I just heard this term a few weeks ago. My son fell off his mountain bike when he hit a root. He has taken several spills in the past, but this one ended up with him getting several cuts on his face. Luckily he was wearing a helmet and he had no other major injuries. He drove himself to the nearest emergency room. He does have insurance through his employer. The emergency department doctor felt that his injuries required suturing by a plastic surgeon. My son was assured by the ER doctor that his insurance would cover all his costs in the emergency department.
Once the claims were submitted and processed, the insurance company was willing to pay the surgeon only a very small portion of the total bill as he was an out-of-network provider. When my son talked to the representative at the insurance company, he was told that the rest of the bill was my son’s responsibility and that he should discuss it with the surgeon’s office.
This practice is called balance or “surprise” billing.
It is becoming a more common practice and there are multiple cases of patients being on the hook for several hundreds to thousands of dollars. As patients become responsible for a higher portion of healthcare costs with co-pays and deductibles and denial of payment by insurance companies, this is a dangerous trend.
Would you go to a restaurant and order off a menu that had no prices on it and then be shocked by the final bill?
There is no other service I can think of that operates under this model. I did some reading on the web about balance billing. The best resource I found was this one:
There are excellent tips on how to avoid these surprise bills, but may not be very practical, given the emergency nature of the issue.

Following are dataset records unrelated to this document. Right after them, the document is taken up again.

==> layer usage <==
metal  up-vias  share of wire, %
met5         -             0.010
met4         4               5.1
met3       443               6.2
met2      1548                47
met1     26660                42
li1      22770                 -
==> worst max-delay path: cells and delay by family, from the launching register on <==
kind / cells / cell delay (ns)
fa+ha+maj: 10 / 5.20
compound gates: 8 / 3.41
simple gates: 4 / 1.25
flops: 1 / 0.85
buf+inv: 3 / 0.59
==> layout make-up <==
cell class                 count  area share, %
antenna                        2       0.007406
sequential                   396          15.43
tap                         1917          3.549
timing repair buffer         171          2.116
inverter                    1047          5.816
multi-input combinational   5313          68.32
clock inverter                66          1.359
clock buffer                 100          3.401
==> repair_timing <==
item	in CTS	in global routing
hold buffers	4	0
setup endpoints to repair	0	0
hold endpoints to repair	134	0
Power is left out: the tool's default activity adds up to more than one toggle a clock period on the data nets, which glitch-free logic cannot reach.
===== src/hw/rtl/olar_pkg.sv =====
// ----------------------------------------------------------------------------
// olar_pkg
// types and constants shared by the ordered list controller and datapath
// ----------------------------------------------------------------------------
package olar_pkg;

  localparam int unsigned OUT_VAL_W = 32;
  localparam int unsigned OCC_W     = 5;
  localparam int unsigned LEN_W     = 5;

  typedef enum logic [1:0] {
    OP_APPEND = 2'd0,
    OP_REMOVE = 2'd1,
    OP_REPORT = 2'd2
  } op_e;

  typedef enum logic [2:0] {
    ST_APPENDED  = 3'd0,
    ST_FULL      = 3'd1,
    ST_REMOVED   = 3'd2,
    ST_NOT_FOUND = 3'd3,
    ST_REPORT    = 3'd4
  } status_e;

  typedef enum logic [1:0] {
    RES_ECHO     = 2'd0,
    RES_EMPTY    = 2'd1,
    RES_DISTINCT = 2'd2
  } res_kind_e;

  typedef struct packed {
    op_e                          opcode;
    logic signed [OUT_VAL_W-1:0]  item_value;
  } in_item_t;

  typedef struct packed {
    status_e                      status;
    logic signed [OUT_VAL_W-1:0]  entry_value;
    logic        [OCC_W-1:0]      occurrences;
    logic        [LEN_W-1:0]      list_length;
    logic                         last_result;
  } out_item_t;

  // controller to datapath
  typedef struct packed {
    logic      capture;
    logic      ent_wr_append;
    logic      ent_wr_shift;
    logic      ent_rd_next;
    logic      ptr_inc;
    logic      cnt_inc;
    logic      cnt_dec;
    logic      cur_load;
    logic      j_clr;
    logic      j_inc;
    logic      dst_wr_new;
    logic      dst_wr_inc;
    logic      emit;
    res_kind_e res_kind;
    status_e   res_status;
  } cmd_t;

  // datapath to controller
  typedef struct packed {
    logic full;
    logic cnt_zero;
    logic ptr_at_cnt;
    logic ptr_next_at_cnt;
    logic ent_match;
    logic j_at_nd;
    logic dst_match;
    logic j_last;
    logic out_free;
  } sts_t;

endpackage


===== src/hw/rtl/olar_ctrl.sv =====
// ----------------------------------------------------------------------------
// olar_ctrl
// sequencer for append, remove-and-shift and distinct-count report
// ----------------------------------------------------------------------------
module olar_ctrl
  import olar_pkg::*;
(
  input  logic clk_i,
  input  logic rst_ni,
  input  logic in_valid_i,
  input  op_e  in_opcode_i,
  input  sts_t sts_i,
  output logic in_stall_o,
  output cmd_t cmd_o
);

  typedef enum logic [3:0] {
    S_IDLE,
    S_APPEND,
    S_RM_RD,
    S_RM_CHK,
    S_SH_RD,
    S_SH_WR,
    S_EMIT,
    S_EMPTY,
    S_RP_ENT_RD,
    S_RP_ENT_WAIT,
    S_RP_DST_RD,
    S_RP_DST_CHK,
    S_RP_NEXT,
    S_RP_OUT_RD,
    S_RP_OUT_EMIT
  } state_e;

  state_e  state_q, state_d;
  status_e status_q, status_d;

  always_comb begin
    state_d  = state_q;
    status_d = status_q;
    cmd_o    = '0;
    cmd_o.res_kind   = RES_ECHO;
    cmd_o.res_status = status_q;
    unique case (state_q)
      S_IDLE: begin
        if (in_valid_i) begin
          cmd_o.capture = 1'b1;
          unique case (in_opcode_i)
            OP_APPEND: state_d = S_APPEND;
            OP_REMOVE: state_d = S_RM_RD;
            OP_REPORT: state_d = sts_i.cnt_zero ? S_EMPTY : S_RP_ENT_RD;
            default:   state_d = S_IDLE;
          endcase
        end
      end
      S_APPEND: begin
        if (sts_i.full) begin
          status_d = ST_FULL;
        end else begin
          cmd_o.ent_wr_append = 1'b1;
          cmd_o.cnt_inc       = 1'b1;
          status_d            = ST_APPENDED;
        end
        state_d = S_EMIT;
      end
      S_RM_RD: begin
        if (sts_i.ptr_at_cnt) begin
          status_d = ST_NOT_FOUND;
          state_d  = S_EMIT;
        end else begin
          state_d = S_RM_CHK;
        end
      end
      S_RM_CHK: begin
        if (sts_i.ent_match) begin
          state_d = S_SH_RD;
        end else begin
          cmd_o.ptr_inc = 1'b1;
          state_d       = S_RM_RD;
        end
      end
      S_SH_RD: begin
        cmd_o.ent_rd_next = 1'b1;
        if (sts_i.ptr_next_at_cnt) begin
          cmd_o.cnt_dec = 1'b1;
          status_d      = ST_REMOVED;
          state_d       = S_EMIT;
        end else begin
          state_d = S_SH_WR;
        end
      end
      S_SH_WR: begin
        cmd_o.ent_wr_shift = 1'b1;
        cmd_o.ptr_inc      = 1'b1;
        state_d            = S_SH_RD;
      end
      S_EMIT: begin
        if (sts_i.out_free) begin
          cmd_o.emit = 1'b1;
          state_d    = S_IDLE;
        end
      end
      S_EMPTY: begin
        cmd_o.res_kind   = RES_EMPTY;
        cmd_o.res_status = ST_REPORT;
        if (sts_i.out_free) begin
          cmd_o.emit = 1'b1;
          state_d    = S_IDLE;
        end
      end
      S_RP_ENT_RD: begin
        state_d = S_RP_ENT_WAIT;
      end
      S_RP_ENT_WAIT: begin
        cmd_o.cur_load = 1'b1;
        cmd_o.j_clr    = 1'b1;
        state_d        = S_RP_DST_RD;
      end
      S_RP_DST_RD: begin
        if (sts_i.j_at_nd) begin
          cmd_o.dst_wr_new = 1'b1;
          cmd_o.ptr_inc    = 1'b1;
          state_d          = S_RP_NEXT;
        end else begin
          state_d = S_RP_DST_CHK;
        end
      end
      S_RP_DST_CHK: begin
        if (sts_i.dst_match) begin
          cmd_o.dst_wr_inc = 1'b1;
          cmd_o.ptr_inc    = 1'b1;
          state_d          = S_RP_NEXT;
        end else begin
          cmd_o.j_inc = 1'b1;
          state_d     = S_RP_DST_RD;
        end
      end
      S_RP_NEXT: begin
        if (sts_i.ptr_at_cnt) begin
          cmd_o.j_clr = 1'b1;
          state_d     = S_RP_OUT_RD;
        end else begin
          state_d = S_RP_ENT_RD;
        end
      end
      S_RP_OUT_RD: begin
        state_d = S_RP_OUT_EMIT;
      end
      S_RP_OUT_EMIT: begin
        cmd_o.res_kind   = RES_DISTINCT;
        cmd_o.res_status = ST_REPORT;
        if (sts_i.out_free) begin
          cmd_o.emit = 1'b1;
          if (sts_i.j_last) begin
            state_d = S_IDLE;
          end else begin
            cmd_o.j_inc = 1'b1;
            state_d     = S_RP_OUT_RD;
          end
        end
      end
      default: state_d = S_IDLE;
    endcase
  end

  always_ff @(posedge clk_i or negedge rst_ni) begin
    if (!rst_ni) begin
      state_q  <= S_IDLE;
      status_q <= ST_APPENDED;
    end else begin
      state_q  <= state_d;
      status_q <= status_d;
    end
  end

  assign in_stall_o = (state_q != S_IDLE);

endmodule


===== src/hw/rtl/olar_dp.sv =====
// ----------------------------------------------------------------------------
// olar_dp
// entry store, distinct table, counters, comparators and result register
// ----------------------------------------------------------------------------
module olar_dp
  import olar_pkg::*;
#(
  parameter int unsigned DEPTH      = 16,
  parameter int unsigned VALUE_BITS = 32
) (
  input  logic      clk_i,
  input  logic      rst_ni,
  input  in_item_t  in_data_i,
  input  cmd_t      cmd_i,
  input  logic      out_stall_i,
  output sts_t      sts_o,
  output logic      out_valid_o,
  output out_item_t out_data_o
);

  localparam int unsigned IDX_W = $clog2(DEPTH);
  localparam int unsigned CNT_W = $clog2(DEPTH + 1);

  typedef logic [VALUE_BITS-1:0] val_t;
  typedef logic [CNT_W-1:0]      cnt_t;

  typedef struct packed {
    cnt_t occ;
    val_t value;
  } dst_entry_t;

  val_t       ent_mem [DEPTH];
  dst_entry_t dst_mem [DEPTH];

  val_t       val_q;
  val_t       cur_q;
  val_t       ent_rd_q;
  dst_entry_t dst_rd_q;
  cnt_t       count_q, count_d;
  cnt_t       ptr_q, ptr_d;
  cnt_t       j_q, j_d;
  cnt_t       nd_q, nd_d;
  cnt_t       ptr_nx;
  cnt_t       j_nx;
  logic       out_valid_q, out_valid_d;
  out_item_t  out_data_q, out_data_d;

  logic            ent_we;
  logic [IDX_W-1:0] ent_waddr;
  val_t            ent_wdata;
  logic [IDX_W-1:0] ent_raddr;
  logic            dst_we;
  logic [IDX_W-1:0] dst_waddr;
  dst_entry_t      dst_wdata;

  function automatic logic [OUT_VAL_W-1:0] to_out(val_t v);
    return OUT_VAL_W'(v);
  endfunction

  assign ptr_nx = ptr_q + cnt_t'(1);
  assign j_nx   = j_q + cnt_t'(1);

  // entry store ports
  assign ent_we    = cmd_i.ent_wr_append | cmd_i.ent_wr_shift;
  assign ent_waddr = cmd_i.ent_wr_append ? count_q[IDX_W-1:0] : ptr_q[IDX_W-1:0];
  assign ent_wdata = cmd_i.ent_wr_append ? val_q : ent_rd_q;
  assign ent_raddr = cmd_i.ent_rd_next ? ptr_nx[IDX_W-1:0] : ptr_q[IDX_W-1:0];

  always_ff @(posedge clk_i) begin
    if (ent_we) begin
      ent_mem[ent_waddr] <= ent_wdata;
    end
    ent_rd_q <= ent_mem[ent_raddr];
  end

  // distinct table ports
  assign dst_we    = cmd_i.dst_wr_new | cmd_i.dst_wr_inc;
  assign dst_waddr = cmd_i.dst_wr_new ? nd_q[IDX_W-1:0] : j_q[IDX_W-1:0];
  always_comb begin
    if (cmd_i.dst_wr_new) begin
      dst_wdata.occ   = cnt_t'(1);
      dst_wdata.value = cur_q;
    end else begin
      dst_wdata.occ   = dst_rd_q.occ + cnt_t'(1);
      dst_wdata.value = dst_rd_q.value;
    end
  end

  always_ff @(posedge clk_i) begin
    if (dst_we) begin
      dst_mem[dst_waddr] <= dst_wdata;
    end
    dst_rd_q <= dst_mem[j_q[IDX_W-1:0]];
  end

  // counters
  always_comb begin
    count_d = count_q;
    ptr_d   = ptr_q;
    j_d     = j_q;
    nd_d    = nd_q;
    if (cmd_i.cnt_inc) begin
      count_d = count_q + cnt_t'(1);
    end else if (cmd_i.cnt_dec) begin
      count_d = count_q - cnt_t'(1);
    end
    if (cmd_i.capture) begin
      ptr_d = '0;
      nd_d  = '0;
    end else begin
      if (cmd_i.ptr_inc) begin
        ptr_d = ptr_nx;
      end
      if (cmd_i.dst_wr_new) begin
        nd_d = nd_q + cnt_t'(1);
      end
    end
    if (cmd_i.j_clr) begin
      j_d = '0;
    end else if (cmd_i.j_inc) begin
      j_d = j_nx;
    end
  end

  always_ff @(posedge clk_i or negedge rst_ni) begin
    if (!rst_ni) begin
      count_q <= '0;
      ptr_q   <= '0;
      j_q     <= '0;
      nd_q    <= '0;
    end else begin
      count_q <= count_d;
      ptr_q   <= ptr_d;
      j_q     <= j_d;
      nd_q    <= nd_d;
    end
  end

  // operand and current entry
  always_ff @(posedge clk_i) begin
    if (cmd_i.capture) begin
      val_q <= VALUE_BITS'($unsigned(in_data_i.item_value));
    end
    if (cmd_i.cur_load) begin
      cur_q <= ent_rd_q;
    end
  end

  // status
  assign sts_o.full            = (count_q == cnt_t'(DEPTH));
  assign sts_o.cnt_zero        = (count_q == '0);
  assign sts_o.ptr_at_cnt      = (ptr_q == count_q);
  assign sts_o.ptr_next_at_cnt = (ptr_nx == count_q);
  assign sts_o.ent_match       = (ent_rd_q == val_q);
  assign sts_o.j_at_nd         = (j_q == nd_q);
  assign sts_o.dst_match       = (dst_rd_q.value == cur_q);
  assign sts_o.j_last          = (j_nx == nd_q);
  assign sts_o.out_free        = !out_valid_q || !out_stall_i;

  // result register
  always_comb begin
    out_data_d             = out_data_q;
    out_data_d.status      = cmd_i.res_status;
    out_data_d.list_length = LEN_W'(count_q);
    case (cmd_i.res_kind)
      RES_DISTINCT: begin
        out_data_d.entry_value = to_out(dst_rd_q.value);
        out_data_d.occurrences = OCC_W'(dst_rd_q.occ);
        out_data_d.last_result = (j_nx == nd_q);
      end
      RES_EMPTY: begin
        out_data_d.entry_value = '0;
        out_data_d.occurrences = '0;
        out_data_d.last_result = 1'b1;
      end
      default: begin
        out_data_d.entry_value = to_out(val_q);
        out_data_d.occurrences = '0;
        out_data_d.last_result = 1'b1;
      end
    endcase
  end

  always_comb begin
    out_valid_d = out_valid_q;
    if (cmd_i.emit) begin
      out_valid_d = 1'b1;
    end else if (!out_stall_i) begin
      out_valid_d = 1'b0;
    end
  end

  always_ff @(posedge clk_i or negedge rst_ni) begin
    if (!rst_ni) begin
      out_valid_q <= 1'b0;
    end else begin
      out_valid_q <= out_valid_d;
    end
  end

  always_ff @(posedge clk_i) begin
    if (cmd_i.emit) begin
      out_data_q <= out_data_d;
    end
  end

  assign out_valid_o = out_valid_q;
  assign out_data_o  = out_data_q;

endmodule


===== src/hw/rtl/ordered_list_append_remove_report.sv =====
// append: the operand is captured and, unless the list is full, written behind the last
// entry; remove: a scan of the entry store for the first match, then a read/write shift
// report: each entry is searched for in the distinct table entry by entry, then one
// result per distinct value is emitted; one item in flight at a time
// reset clears the entry count and all control; the stores need no clearing
// ----------------------------------------------------------------------------
// ordered_list_append_remove_report
// ordered list of signed values with append, remove first match and a report
// of distinct values with their occurrence counts
// ----------------------------------------------------------------------------
module ordered_list_append_remove_report
  import olar_pkg::*;
#(
  parameter int unsigned DEPTH      = 16,
  parameter int unsigned VALUE_BITS = 32
) (
  input  logic      clk_i,
  input  logic      rst_ni,
  input  logic      in_valid_i,
  output logic      in_stall_o,
  input  in_item_t  in_data_i,
  output logic      out_valid_o,
  input  logic      out_stall_i,
  output out_item_t out_data_o
);

  cmd_t cmd;
  sts_t sts;

  olar_ctrl u_ctrl (
    .clk_i       (clk_i),
    .rst_ni      (rst_ni),
    .in_valid_i  (in_valid_i),
    .in_opcode_i (in_data_i.opcode),
    .sts_i       (sts),
    .in_stall_o  (in_stall_o),
    .cmd_o       (cmd)
  );

  olar_dp #(
    .DEPTH      (DEPTH),
    .VALUE_BITS (VALUE_BITS)
  ) u_dp (
    .clk_i       (clk_i),
    .rst_ni      (rst_ni),
    .in_data_i   (in_data_i),
    .cmd_i       (cmd),
    .out_stall_i (out_stall_i),
    .sts_o       (sts),
    .out_valid_o (out_valid_o),
    .out_data_o  (out_data_o)
  );

endmodule

===== config.mk =====
export PLATFORM = sky130hd
export DESIGN_NAME = ordered_list_append_remove_report
export DESIGN_NICKNAME = d
export VERILOG_FILES = /design/src/hw/rtl/olar_pkg.sv /design/src/hw/rtl/olar_ctrl.sv /design/src/hw/rtl/olar_dp.sv /design/src/hw/rtl/ordered_list_append_remove_report.sv
export SDC_FILE = /design/constraint.sdc
export NUM_CORES = 2
export LEC_CHECK = 0
export BUFFER_PORTS_ARGS = -buffer_cell sky130_fd_sc_hd__buf_2
export CORE_MARGIN = 3
export CORE_UTILIZATION = 57
export CTS_BUF_LIST = sky130_fd_sc_hd__clkbuf_16
export DETAILED_ROUTE_END_ITERATION = 16
export GPL_ROUTABILITY_DRIVEN = 0
export PLACE_DENSITY = 0.7
export SLEW_MARGIN = 20
export SYNTH_ARGS = -nofsm -noshare
export SYNTH_HDL_FRONTEND = slang
export SYNTH_SLANG_ARGS = --single-unit
export TNS_END_PERCENT = 1

===== constraint.sdc =====
create_clock -name clk_i -period 6.6 [get_ports clk_i]
set_input_delay 0.66 -clock clk_i [delete_from_list [all_inputs] [get_ports clk_i]]
set_output_delay 0.66 -clock clk_i [all_outputs]
set_load 0.01 [all_outputs]

==> results.cfg <==
[synth]
synth_top_family_by_area = multiplexers
synth_top_area_frac = 0.7239
synth-seq-area-share = 0.7648
yosys_warnings = 0
yosys.area_share.simple = 0.02922
ys_top_cells_by_area = edfxtp_1 72%, mux4_2 15%, dfxtp_1 2.7%
synth.ff_latch_count = 1310
synth_compound_area_frac = 0.009889
synth_fa_ha_area_frac = 0.002634
synthArstFlopShare = 0.02061
syn_area_per_cell_um2 = 21.38
synth_xor_area_frac = 0.01652
synth_enable_flop_cells = 1214
syn_nets = 2403
synth_ff_type = edfxtp_1
synth_top_cell_by_area = edfxtp_1
synthMuxAreaShare = 0.1639
yosysUniqueCellTypes = 54
syn_area_um2 = 50360
netlist_instances = 2355

[detailed_routing]
viasPerCell = 6.387
drt_iter0_drc = 2833
wl_per_cell_um = 29.99
wl_um = 113300
postRouteAntennaNets = 0
drtPass1Iterations = 8
drcViolationCount = 0
via_count = 24130

[sta]
final_max_slew_viol_count = 0
whs_ps = 117.7
fmaxAchievable_mhz = 243.9
slew_headroom = 0.2369
finalSetupTns_ps = 0
rsz0062_at_grt = false
tightest_slew_ps = 1145
hold_viol_final = 0
period_share = 0.6211
setup_viol = 0
period_minus_slack_ps = 4099
skew_ps = 26.62

[cts]
root_buffer = clkbuf_16
numCtsBuffers = 130
cts_max_path_buffers = 3
insertion_delay_ps = 720
numClockSinks = 1310
cts_resized = 0
cts_tree = done
clkTransAtPathRegs_ps = 60
h-tree-depth = 4

[setup_path]
r2r_slack_ps = 2500
r2r-end = u_dp.dst_mem[8][33]
crit_fanout = 49
crit_type = reg2reg
rr_startpoint = u_dp.j_q[1]
r2r_cells = 9
start_kind = flop
crit_arrival_ps = 4420
cp-end-kind = flop
cp.required_ps = 6920

[cells_and_area]
final_cell_mix = 1214 x edfxtp_1, 345 x mux4_2, 137 x clkbuf_16
n_fill_cell = 5608
drive_above_1_share = 0.2858
multi_input_area_um2 = 11490
regArea_um2 = 38520
layout_commonest_cell = edfxtp_1
final_nets = 2565
area_growth_pct = 12.60

[floorplanning]
core_area_um2 = 87160
ioPinCount = 86
start_util = 0.5778
rows = 108
dieArea_um2 = 91950
die_w_um = 303.2
fp.dieH_um = 303.2

[place]
dp_hpwl_um = 66490
port_buffers = 85

[global_routing]
grt_pass1_wl_um = 167400
globalRouteOverflowTotal = 0
track_usage = 0.2548
grt_antenna_before_repair = 5
first_global_vias = 24720
grt_max_degree = 129

[run_status]
run_status = completed

[pwr]
power_leakage_nw = 18.40
ir_drop_mv = 0.3359
power.density_nw_per_um2 = 443.8

[worst_hold_path]
min_to = u_dp.val_q[22]
min_path_type = in2reg
hold_depth = 1
worstHoldStart = in_data_i[22]

[job]
drv_cap = 0
==> per-layer routing <==
layer	track usage	share of wire	vias to the layer above
met5	0	0	-
met4	0.08863	0.030	0
met3	0.04402	0.080	221
met2	0.4108	0.50	1150
met1	0.3596	0.39	12790
li1	-	-	9964
==> flip-flops by register name, indices dropped and copies added, names as in the netlist <==
signal,flops
u_ctrl.status_q,2
u_dp.ent_rd_q,32
u_dp.count_q,5
u_dp.out_valid_o,1
u_dp.cur_q,32
u_dp.ptr_q,5
u_dp.ent_mem,512
u_dp.dst_rd_q,37
u_dp.out_data_o,46
u_ctrl.state_q,4
u_dp.nd_q,5
u_dp.j_q,5
u_dp.dst_mem,592
u_dp.val_q,32
==> cell families (layout without fill, tap and decap cells) <==
family | count (synthesis) | count (layout)
flip-flops | 1310 | 1310
multiplexers | 389 | 389
adder cells (fa/ha/maj) | 10 | 10
other | 0 | 1
XOR/XNOR | 95 | 95
buffers and inverters | 160 | 426
AND/OR/NAND/NOR | 310 | 310
AO/OA/AOI/OAI | 81 | 81
==> power by group <==
| group | internal [mW] | leakage (nW) | switching, mW |
|---|---|---|---|
| registers | 11.0 | 11.9 | 0.676 |
| logic | 2.65 | 4.40 | 3.74 |
| clock network | 4.13 | 2.15 | 2.97 |
==> repair_timing <==
item,CTS,global route
endpoints found under the hold margin,27,0
hold buffers,1,0
setup buffers,0,0
==> worst max-delay path by stage <==
stage                startpoint                   to  slack, ps  cells after the start
floorplan           u_dp.j_q[3]   u_dp.dst_mem[0][0]        720                      6
global placement    u_dp.j_q[1]  u_dp.dst_mem[9][32]       2410                      9
detailed placement  u_dp.j_q[1]   u_dp.dst_mem[8][6]       2540                      9
CTS                 u_dp.j_q[1]  u_dp.dst_mem[8][35]       2480                      9
global route        u_dp.j_q[1]  u_dp.dst_mem[8][33]       2200                      9
finish              u_dp.j_q[1]  u_dp.dst_mem[8][33]       2500                      9
==> layout make-up <==
cell class              count  share of cell area
multi-input cells         885              0.2026
repair buffers            147             0.01708
clock buffers             137             0.06046
diodes                      1          0.00004413
inverters                  43            0.002846
clock inverters            99             0.01211
flip-flops and latches   1310              0.6794
well taps                1155             0.02549
==> through the flow <==
step	area, um^2	worst slack (ps)	instances	power [mW]	util
detailed placement	52570	2536	3539	18.22	0.6031
floorplan	50360	720.3	2355	16.06	-
CTS	56690	2483	3776	25.31	0.6505
finish	56700	2501	3777	25.16	0.6506
global placement	52510	2407	3536	18.01	0.6025
global route	56700	2201	3776	26.13	0.6505
==> worst max-delay path, stage by stage (launching register included) <==
cell and delay, ps:
dfrtp_4 930, xor2_1 160, nor2_1 150, nand4_1 160
nor3_2 140, buf_4 430, nor2_1 100, buf_4 230
nor3b_1 400, and2_2 950
==> cell usage after synthesis (12+ instances only) <==
cell type and number:
inv_1 42, nor3_1 12, mux2_2 33, mux4_2 345, buf_1 20, clkbuf_1 76, nor4_1 21, nand2_1 126
edfxtp_1 1214, dfrtp_1 27, dfxtp_1 69, o21ai_0 38, xor2_1 50, nor2_1 48, xnor2_1 45, nand4_1 16
and2_1 12, nand3_1 39
Note: power is estimated with default switching activity, not from simulation.
File: src/rtl/core/dsf_pkg.sv
// Shared widths, constants and types for the damped spring force block.
// Depends on nothing; every module of the block imports it.
package dsf_pkg;

    localparam int FRAC_BITS  = 16;
    localparam int NUM_AXES   = 3;
    localparam int IN_W       = 32;
    localparam int CFG_W      = 31;
    localparam int IDX_W      = 2;
    localparam int S_DATA_W   = 4 * NUM_AXES * IN_W;
    localparam int M_DATA_W   = NUM_AXES * IN_W;
    localparam int M_USER_W   = 2;

    // separation and relative velocity
    localparam int DIFF_W     = IN_W + 1;
    localparam int SQ_W       = 2 * DIFF_W;
    localparam int SUM_W      = SQ_W;
    // square root
    localparam int ROOT_W     = SUM_W / 2;
    localparam int REM_W      = ROOT_W + 3;
    // unit direction
    localparam int Q_W        = FRAC_BITS + 1;
    localparam int U_W        = FRAC_BITS + 2;
    // dot product and scalar terms
    localparam int PROD_W     = DIFF_W + U_W;
    localparam int DOT_W      = PROD_W + 2;
    localparam int DOTS_W     = DOT_W - FRAC_BITS;
    localparam int BLO_W      = DOTS_W / 2;
    localparam int BHI_W      = DOTS_W - BLO_W;
    localparam int EXT_W      = ROOT_W + 1;
    localparam int AM_W       = CFG_W + ROOT_W;
    localparam int A_W        = AM_W - FRAC_BITS;
    localparam int BM_W       = CFG_W + DOTS_W;
    localparam int B_W        = BM_W - FRAC_BITS;
    localparam int S_W        = ((A_W > B_W) ? A_W : B_W) + 2;
    localparam int FP_W       = S_W + Q_W;
    localparam int FMS_W      = FP_W - FRAC_BITS;

    localparam logic [FMS_W-1:0] NEG_LIM = {{(FMS_W-IN_W){1'b0}}, 1'b1, {(IN_W-1){1'b0}}};
    localparam logic [FMS_W-1:0] POS_LIM = {{(FMS_W-IN_W+1){1'b0}}, {(IN_W-1){1'b1}}};
    localparam logic [IN_W-1:0]  NEG_MAX = {1'b1, {(IN_W-1){1'b0}}};
    localparam logic [IN_W-1:0]  POS_MAX = {1'b0, {(IN_W-1){1'b1}}};

    // queue between front and back
    localparam int FIFO_DEPTH = 4;
    localparam int FIFO_AW    = 2;
    localparam int CNT_W      = FIFO_AW + 1;

    // register indexes
    localparam logic [IDX_W-1:0] CFG_STIFFNESS   = 2'd0;
    localparam logic [IDX_W-1:0] CFG_DAMPING     = 2'd1;
    localparam logic [IDX_W-1:0] CFG_REST_LENGTH = 2'd2;

    localparam logic [CFG_W-1:0] STIFFNESS_RST   = CFG_W'(65536);
    localparam logic [CFG_W-1:0] DAMPING_RST     = '0;
    localparam logic [CFG_W-1:0] REST_LENGTH_RST = CFG_W'(65536);

    typedef logic signed [DIFF_W-1:0] diff_t;

    typedef struct packed {
        logic [CFG_W-1:0] stiffness;
        logic [CFG_W-1:0] damping;
        logic [CFG_W-1:0] rest_length;
    } cfg_t;

    typedef struct packed {
        diff_t [NUM_AXES-1:0] d;
        diff_t [NUM_AXES-1:0] dv;
        logic  [SUM_W-1:0]    sumsq;
        logic                 coinc;
    } item_t;

    typedef struct packed {
        item_t              it;
        logic [REM_W-1:0]   rem;
        logic [ROOT_W-1:0]  root;
    } sqrt_t;

    typedef struct packed {
        diff_t [NUM_AXES-1:0]             dv;
        logic  [NUM_AXES-1:0]             neg;
        logic  [NUM_AXES-1:0]             m0;
        logic  [NUM_AXES-1:0][ROOT_W-1:0] rem;
        logic  [NUM_AXES-1:0][Q_W-1:0]    q;
        logic  [ROOT_W-1:0]               len;
        logic                             coinc;
    } div_t;

endpackage
<file path="config.mk">
export PLATFORM = sky130hd
export DESIGN_NAME = timer_and_ready_queue_scheduler_core
export DESIGN_NICKNAME = d
export VERILOG_FILES = /design/src/rtl/core/trqs_pkg.sv /design/src/rtl/core/timer_and_ready_queue_scheduler_core.sv /design/src/rtl/core/trqs_mem.sv
export SDC_FILE = /design/constraint.sdc
export NUM_CORES = 2
export LEC_CHECK = 0
export ABC_AREA = 0
export BUFFER_PORTS_ARGS = -buffer_cell sky130_fd_sc_hd__buf_2
export CORE_UTILIZATION = 50
export DETAILED_ROUTE_END_ITERATION = 6
export PLACE_DENSITY = 0.71
export SKIP_LAST_GASP = 1
export SYNTH_ARGS = -nofsm -noshare
export SYNTH_HDL_FRONTEND = slang
export SYNTH_SLANG_ARGS = --single-unit
</file>
<file path="constraint.sdc">
create_clock -name i_clk -period 11.3 [get_ports i_clk]
set_input_delay 1.13 -clock i_clk [delete_from_list [all_inputs] [get_ports i_clk]]
set_output_delay 1.13 -clock i_clk [all_outputs]
set_load 0.02 [all_outputs]
</file>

As of December 2018, 25 states have laws offering some balance-billing protection to their residents, and nine of them offer comprehensive protections.
It is a complicated issue with both the insurance companies and the physician representatives having major differences of opinion. At the Federal level, unfortunately, not much has been accomplished to resolve this problem.
Washington state recently passed a bill that will go into effect January 2020, which effectively takes the patient out of the middle of negotiations between the provider and the insurance company. They have the option of going to arbitration if they cannot agree on the reimbursement.
For our part, the surgeon’s billing department has submitted another claim to the insurance company. We are waiting to see what the outcome will be. If he continues to be asked to pay more than his out of pocket maximum, we plan to file a complaint with the office of the insurance commissioner in the state of Washington.
I hope you or a loved one never needs emergency medical care, but if you do please be aware of this practice. In fact, it may behoove you to take some time to find out what the laws are in your state and educate yourself about it beforehand, so you can be prepared.
It could save you thousands of dollars in the long run and most importantly, a lot of heartburn!!